The only thing better than Moderna releasing a vaccine early trial efficacy rate of 94.5% is Pfizer announcing two days later that its late-stage vaccine trials were 95% effective.
Amid worldwide spiking cases, the drugmaker said Wednesday that it is planning to apply for emergency authorization with the Food and Drug Administration within days, a startling turnaround in a vaccine development process that often can take years.
Pfizer said it could make 50 million doses available before the end of December. Half of that would go to the U.S., which would serve 12.4 million people for free under a $1.95 billion federal deal with Pfizer for 100 million doses.
Pfizer said the third-phase clinical testing showed no side effects, prevented mild and severe COVID-19 cases and was 94% effective on older adults, the most vulnerable sector to the virus. The efficacy took hold 28 days after the first dose, according to Pfizer’s press release.
“The study results mark an important step in this historic eight-month journey to bring forward a vaccine capable of helping to end this devastating pandemic,” Pfizer Chief Executive Dr. Albert Bourla said in a statement.
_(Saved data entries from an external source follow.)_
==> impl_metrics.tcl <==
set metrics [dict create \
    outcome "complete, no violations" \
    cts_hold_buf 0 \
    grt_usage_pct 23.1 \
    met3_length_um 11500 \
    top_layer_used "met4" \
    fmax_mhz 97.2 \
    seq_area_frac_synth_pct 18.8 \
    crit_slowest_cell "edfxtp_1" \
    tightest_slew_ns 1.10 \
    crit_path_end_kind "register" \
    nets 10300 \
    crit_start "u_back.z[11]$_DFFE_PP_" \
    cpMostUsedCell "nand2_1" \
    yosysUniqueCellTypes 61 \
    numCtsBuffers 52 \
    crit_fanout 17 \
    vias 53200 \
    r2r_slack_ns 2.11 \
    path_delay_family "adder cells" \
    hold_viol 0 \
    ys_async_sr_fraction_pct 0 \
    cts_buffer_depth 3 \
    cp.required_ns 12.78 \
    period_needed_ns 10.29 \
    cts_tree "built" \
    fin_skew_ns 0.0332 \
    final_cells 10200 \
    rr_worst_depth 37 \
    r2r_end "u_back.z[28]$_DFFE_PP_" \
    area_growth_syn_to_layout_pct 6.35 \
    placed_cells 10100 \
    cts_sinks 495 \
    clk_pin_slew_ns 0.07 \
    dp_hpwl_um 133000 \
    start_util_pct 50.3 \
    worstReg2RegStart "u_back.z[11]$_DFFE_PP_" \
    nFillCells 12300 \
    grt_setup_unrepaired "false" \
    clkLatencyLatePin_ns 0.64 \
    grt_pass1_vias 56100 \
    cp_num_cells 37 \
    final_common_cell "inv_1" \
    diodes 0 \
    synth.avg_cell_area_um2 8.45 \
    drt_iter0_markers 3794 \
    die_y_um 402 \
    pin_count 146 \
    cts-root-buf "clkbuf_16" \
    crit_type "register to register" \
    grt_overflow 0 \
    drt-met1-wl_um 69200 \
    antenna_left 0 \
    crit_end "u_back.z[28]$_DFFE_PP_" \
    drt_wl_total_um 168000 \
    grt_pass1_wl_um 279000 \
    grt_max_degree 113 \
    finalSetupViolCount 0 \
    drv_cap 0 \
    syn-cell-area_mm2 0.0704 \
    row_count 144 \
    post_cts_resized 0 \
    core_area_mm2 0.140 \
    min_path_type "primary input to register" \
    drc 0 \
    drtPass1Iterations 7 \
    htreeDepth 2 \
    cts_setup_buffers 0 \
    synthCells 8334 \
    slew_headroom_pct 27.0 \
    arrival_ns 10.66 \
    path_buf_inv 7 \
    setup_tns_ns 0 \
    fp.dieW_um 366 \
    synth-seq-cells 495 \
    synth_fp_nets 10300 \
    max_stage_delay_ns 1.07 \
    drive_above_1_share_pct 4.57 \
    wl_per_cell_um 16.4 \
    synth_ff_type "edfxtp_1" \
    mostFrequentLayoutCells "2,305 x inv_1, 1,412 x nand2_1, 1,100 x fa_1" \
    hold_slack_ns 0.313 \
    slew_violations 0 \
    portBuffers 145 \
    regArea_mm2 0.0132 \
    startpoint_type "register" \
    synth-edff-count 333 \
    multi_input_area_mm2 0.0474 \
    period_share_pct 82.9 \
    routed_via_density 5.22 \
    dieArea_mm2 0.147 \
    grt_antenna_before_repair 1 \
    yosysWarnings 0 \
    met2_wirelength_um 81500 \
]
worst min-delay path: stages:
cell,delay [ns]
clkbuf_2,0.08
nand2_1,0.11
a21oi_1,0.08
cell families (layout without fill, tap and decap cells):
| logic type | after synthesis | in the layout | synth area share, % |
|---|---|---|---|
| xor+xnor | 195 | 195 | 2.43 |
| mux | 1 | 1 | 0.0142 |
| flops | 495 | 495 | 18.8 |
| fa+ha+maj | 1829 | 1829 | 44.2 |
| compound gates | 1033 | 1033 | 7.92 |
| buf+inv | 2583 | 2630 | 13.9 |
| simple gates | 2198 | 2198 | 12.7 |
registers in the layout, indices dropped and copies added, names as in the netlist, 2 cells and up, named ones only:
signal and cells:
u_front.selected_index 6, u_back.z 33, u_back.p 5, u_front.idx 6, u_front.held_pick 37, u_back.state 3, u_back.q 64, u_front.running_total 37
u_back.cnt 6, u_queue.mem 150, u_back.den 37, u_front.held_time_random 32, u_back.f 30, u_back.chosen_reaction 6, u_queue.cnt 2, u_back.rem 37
File: src/rtl/core/ppwm_pkg.sv
`default_nettype none
package ppwm_pkg;

    // counter width and number of populated channels
    localparam int COUNT_WIDTH  = 16;
    localparam int NUM_CHANNELS = 4;
    localparam int DATA_WIDTH   = 16;
    localparam int PWM_WIDTH    = 4;
    localparam int EXT_WIDTH    = 48;

    typedef logic [COUNT_WIDTH-1:0] cnt_t;
    typedef logic [DATA_WIDTH-1:0]  data_t;

    // item operation codes
    typedef enum logic [1:0] {
        OP_TICK  = 2'd0,
        OP_WRITE = 2'd1,
        OP_READ  = 2'd2,
        OP_NONE  = 2'd3
    } op_t;

    // register map
    localparam logic [3:0] ADDR_CTRL     = 4'd0;
    localparam logic [3:0] ADDR_IRQ_EN   = 4'd1;
    localparam logic [3:0] ADDR_STATUS   = 4'd2;
    localparam logic [3:0] ADDR_PRESCALE = 4'd3;
    localparam logic [3:0] ADDR_RELOAD   = 4'd4;
    localparam logic [3:0] ADDR_COUNT    = 4'd5;
    localparam logic [3:0] ADDR_CHAN     = 4'd6;
    localparam logic [3:0] ADDR_CMP1     = 4'd7;

    // ctrl register bit positions
    localparam int CTRL_EN_BIT  = 0;
    localparam int CTRL_DIR_BIT = 4;

    // channel control field layout
    localparam int CH_MODE_BIT = 0;
    localparam int CH_POL_BIT  = 1;
    localparam int CH_EN_BIT   = 2;
    localparam int CH_BITS     = 3;

    // bus data to counter width, zero extended or truncated
    function automatic cnt_t to_cnt(input data_t d);
        logic [EXT_WIDTH-1:0] w;
        w = EXT_WIDTH'(d);
        return w[COUNT_WIDTH-1:0];
    endfunction

    // counter value to bus data, low bits
    function automatic data_t to_data(input cnt_t c);
        logic [EXT_WIDTH-1:0] w;
        w = EXT_WIDTH'(c);
        return w[DATA_WIDTH-1:0];
    endfunction

endpackage
`default_nettype wire

File: src/rtl/core/prescaled_pwm_timer.sv
`default_nettype none
// Prescaled up/down timer with PWM channels and a register port.
// Input channel (s_*): each item is a timer tick (op 0), a register write
// (op 1) or a register read (op 2); op 3 changes nothing.
// Result channel (m_*): exactly one item per input item, in order, carrying
// the read data (zero unless a read), the update interrupt level and the
// PWM levels, all as they stand after the input item has been applied.
// The result is registered: valid in the cycle after the item is accepted.
// Throughput: one item per cycle while results are taken; state update and
// result computation take a single pass of logic (prescale compare, counter
// add/compare, per-channel compare) into the state and result registers.
// A stalled receiver holds the result register; s_ready is high whenever
// the result register is empty or is being taken in the same cycle, so
// input is only held off while a result waits.
// Reset (aresetn low, synchronous): timer disabled, up count, all flags,
// counters, channel controls and compares zero, reload all ones, no result
// pending.
module prescaled_pwm_timer
    import ppwm_pkg::*;
(
    input  wire logic                 aclk,
    input  wire logic                 aresetn,
    input  wire logic                 s_valid,
    output logic                      s_ready,
    input  wire logic [1:0]           s_op,
    input  wire logic [3:0]           s_addr,
    input  wire logic [15:0]          s_wdata,
    output logic                      m_valid,
    input  wire logic                 m_ready,
    output logic [15:0]               m_rdata,
    output logic                      m_irq,
    output logic [PWM_WIDTH-1:0]      m_pwm_out
);

    // timer state
    logic                       enable_reg, enable_next;
    logic                       down_reg, down_next;
    logic                       irq_en_reg, irq_en_next;
    logic                       flag_reg, flag_next;
    cnt_t                       psc_val_reg, psc_val_next;
    cnt_t                       reload_reg, reload_next;
    cnt_t                       count_reg, count_next;
    cnt_t                       psc_cnt_reg, psc_cnt_next;
    logic [CH_BITS-1:0]         chan_reg [NUM_CHANNELS];
    logic [CH_BITS-1:0]         chan_next [NUM_CHANNELS];
    cnt_t                       cmp_reg [NUM_CHANNELS];
    cnt_t                       cmp_next [NUM_CHANNELS];

    // result register
    logic                       m_valid_reg;
    data_t                      rdata_reg, rdata_next;
    logic                       irq_reg, irq_next;
    logic [PWM_WIDTH-1:0]       pwm_reg, pwm_next;

    logic                       accept;
    op_t                        op;

    assign s_ready = !m_valid_reg || m_ready;
    assign accept  = s_valid && s_ready;
    assign op      = op_t'(s_op);

    // next state for the accepted item
    always_comb begin
        enable_next  = enable_reg;
        down_next    = down_reg;
        irq_en_next  = irq_en_reg;
        flag_next    = flag_reg;
        psc_val_next = psc_val_reg;
        reload_next  = reload_reg;
        count_next   = count_reg;
        psc_cnt_next = psc_cnt_reg;
        for (int c = 0; c < NUM_CHANNELS; c++) begin
            chan_next[c] = chan_reg[c];
            cmp_next[c]  = cmp_reg[c];
        end
        if (accept) begin
            case (op)
                OP_TICK: begin
                    if (enable_reg) begin
                        if (psc_cnt_reg >= psc_val_reg) begin
                            psc_cnt_next = '0;
                            // main counter step
                            if (down_reg) begin
                                if (count_reg == '0) begin
                                    count_next = reload_reg;
                                    flag_next  = 1'b1;
                                end else begin
                                    count_next = count_reg - cnt_t'(1);
                                end
                            end else begin
                                if (count_reg >= reload_reg) begin
                                    count_next = '0;
                                    flag_next  = 1'b1;
                                end else begin
                                    count_next = count_reg + cnt_t'(1);
                                end
                            end
                        end else begin
                            psc_cnt_next = psc_cnt_reg + cnt_t'(1);
                        end
                    end
                end
                OP_WRITE: begin
                    unique case (s_addr)
                        ADDR_CTRL: begin
                            enable_next = s_wdata[CTRL_EN_BIT];
                            down_next   = s_wdata[CTRL_DIR_BIT];
                        end
                        ADDR_IRQ_EN:   irq_en_next = s_wdata[0];
                        ADDR_STATUS: begin
                            if (!s_wdata[0]) begin
                                flag_next = 1'b0;
                            end
                        end
                        ADDR_PRESCALE: psc_val_next = to_cnt(s_wdata);
                        ADDR_RELOAD:   reload_next  = to_cnt(s_wdata);
                        ADDR_COUNT:    count_next   = to_cnt(s_wdata);
                        ADDR_CHAN: begin
                            for (int c = 0; c < NUM_CHANNELS; c++) begin
                                chan_next[c] = s_wdata[CH_BITS*c +: CH_BITS];
                            end
                        end
                        default: begin
                            for (int c = 0; c < NUM_CHANNELS; c++) begin
                                if (s_addr == ADDR_CMP1 + 4'(c)) begin
                                    cmp_next[c] = to_cnt(s_wdata);
                                end
                            end
                        end
                    endcase
                end
                default: ;
            endcase
        end
    end

    // read data for the accepted item
    always_comb begin
        rdata_next = '0;
        if (op == OP_READ) begin
            unique case (s_addr)
                ADDR_CTRL: begin
                    rdata_next[CTRL_EN_BIT]  = enable_reg;
                    rdata_next[CTRL_DIR_BIT] = down_reg;
                end
                ADDR_IRQ_EN:   rdata_next[0] = irq_en_reg;
                ADDR_STATUS:   rdata_next[0] = flag_reg;
                ADDR_PRESCALE: rdata_next = to_data(psc_val_reg);
                ADDR_RELOAD:   rdata_next = to_data(reload_reg);
                ADDR_COUNT:    rdata_next = to_data(count_reg);
                ADDR_CHAN: begin
                    for (int c = 0; c < NUM_CHANNELS; c++) begin
                        rdata_next[CH_BITS*c +: CH_BITS] = chan_reg[c];
                    end
                end
                default: begin
                    for (int c = 0; c < NUM_CHANNELS; c++) begin
                        if (s_addr == ADDR_CMP1 + 4'(c)) begin
                            rdata_next = to_data(cmp_reg[c]);
                        end
                    end
                end
            endcase
        end
    end

    // interrupt and pwm levels from the updated state
    always_comb begin
        logic lvl;
        irq_next = flag_next && irq_en_next;
        pwm_next = '0;
        for (int c = 0; c < NUM_CHANNELS; c++) begin
            lvl = chan_next[c][CH_MODE_BIT] && (count_next < cmp_next[c]);
            lvl = lvl ^ chan_next[c][CH_POL_BIT];
            pwm_next[c] = lvl && chan_next[c][CH_EN_BIT];
        end
    end

    // state registers
    always_ff @(posedge aclk) begin
        if (!aresetn) begin
            enable_reg  <= 1'b0;
            down_reg    <= 1'b0;
            irq_en_reg  <= 1'b0;
            flag_reg    <= 1'b0;
            psc_val_reg <= '0;
            reload_reg  <= '1;
            count_reg   <= '0;
            psc_cnt_reg <= '0;
            for (int c = 0; c < NUM_CHANNELS; c++) begin
                chan_reg[c] <= '0;
                cmp_reg[c]  <= '0;
            end
        end else begin
            enable_reg  <= enable_next;
            down_reg    <= down_next;
            irq_en_reg  <= irq_en_next;
            flag_reg    <= flag_next;
            psc_val_reg <= psc_val_next;
            reload_reg  <= reload_next;
            count_reg   <= count_next;
            psc_cnt_reg <= psc_cnt_next;
            for (int c = 0; c < NUM_CHANNELS; c++) begin
                chan_reg[c] <= chan_next[c];
                cmp_reg[c]  <= cmp_next[c];
            end
        end
    end

    // result valid flag
    always_ff @(posedge aclk) begin
        if (!aresetn) begin
            m_valid_reg <= 1'b0;
        end else if (s_ready) begin
            m_valid_reg <= s_valid;
        end
    end

    // result payload
    always_ff @(posedge aclk) begin
        if (accept) begin
            rdata_reg <= rdata_next;
            irq_reg   <= irq_next;
            pwm_reg   <= pwm_next;
        end
    end

    assign m_valid   = m_valid_reg;
    assign m_rdata   = rdata_reg;
    assign m_irq     = irq_reg;
    assign m_pwm_out = pwm_reg;

endmodule
`default_nettype wire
Pfizer began development on the vaccine in March with BioNTech, a German company. On Nov. 9, the partnership shared trial results showing 90% efficacy with a 43,661 person trial, in which some were given two vaccine doses while others were given a placebo shot of salt water.
In the latest trial, there were 170 COVID-19 cases with 162 in the placebo group and eight in the vaccine group. One severe case came from the vaccine group.
The results have not been reviewed by a scientific journal and the FDA will need weeks to review the clinical, safety and manufacturing data and have an independent panel review. But this could be well worth the wait.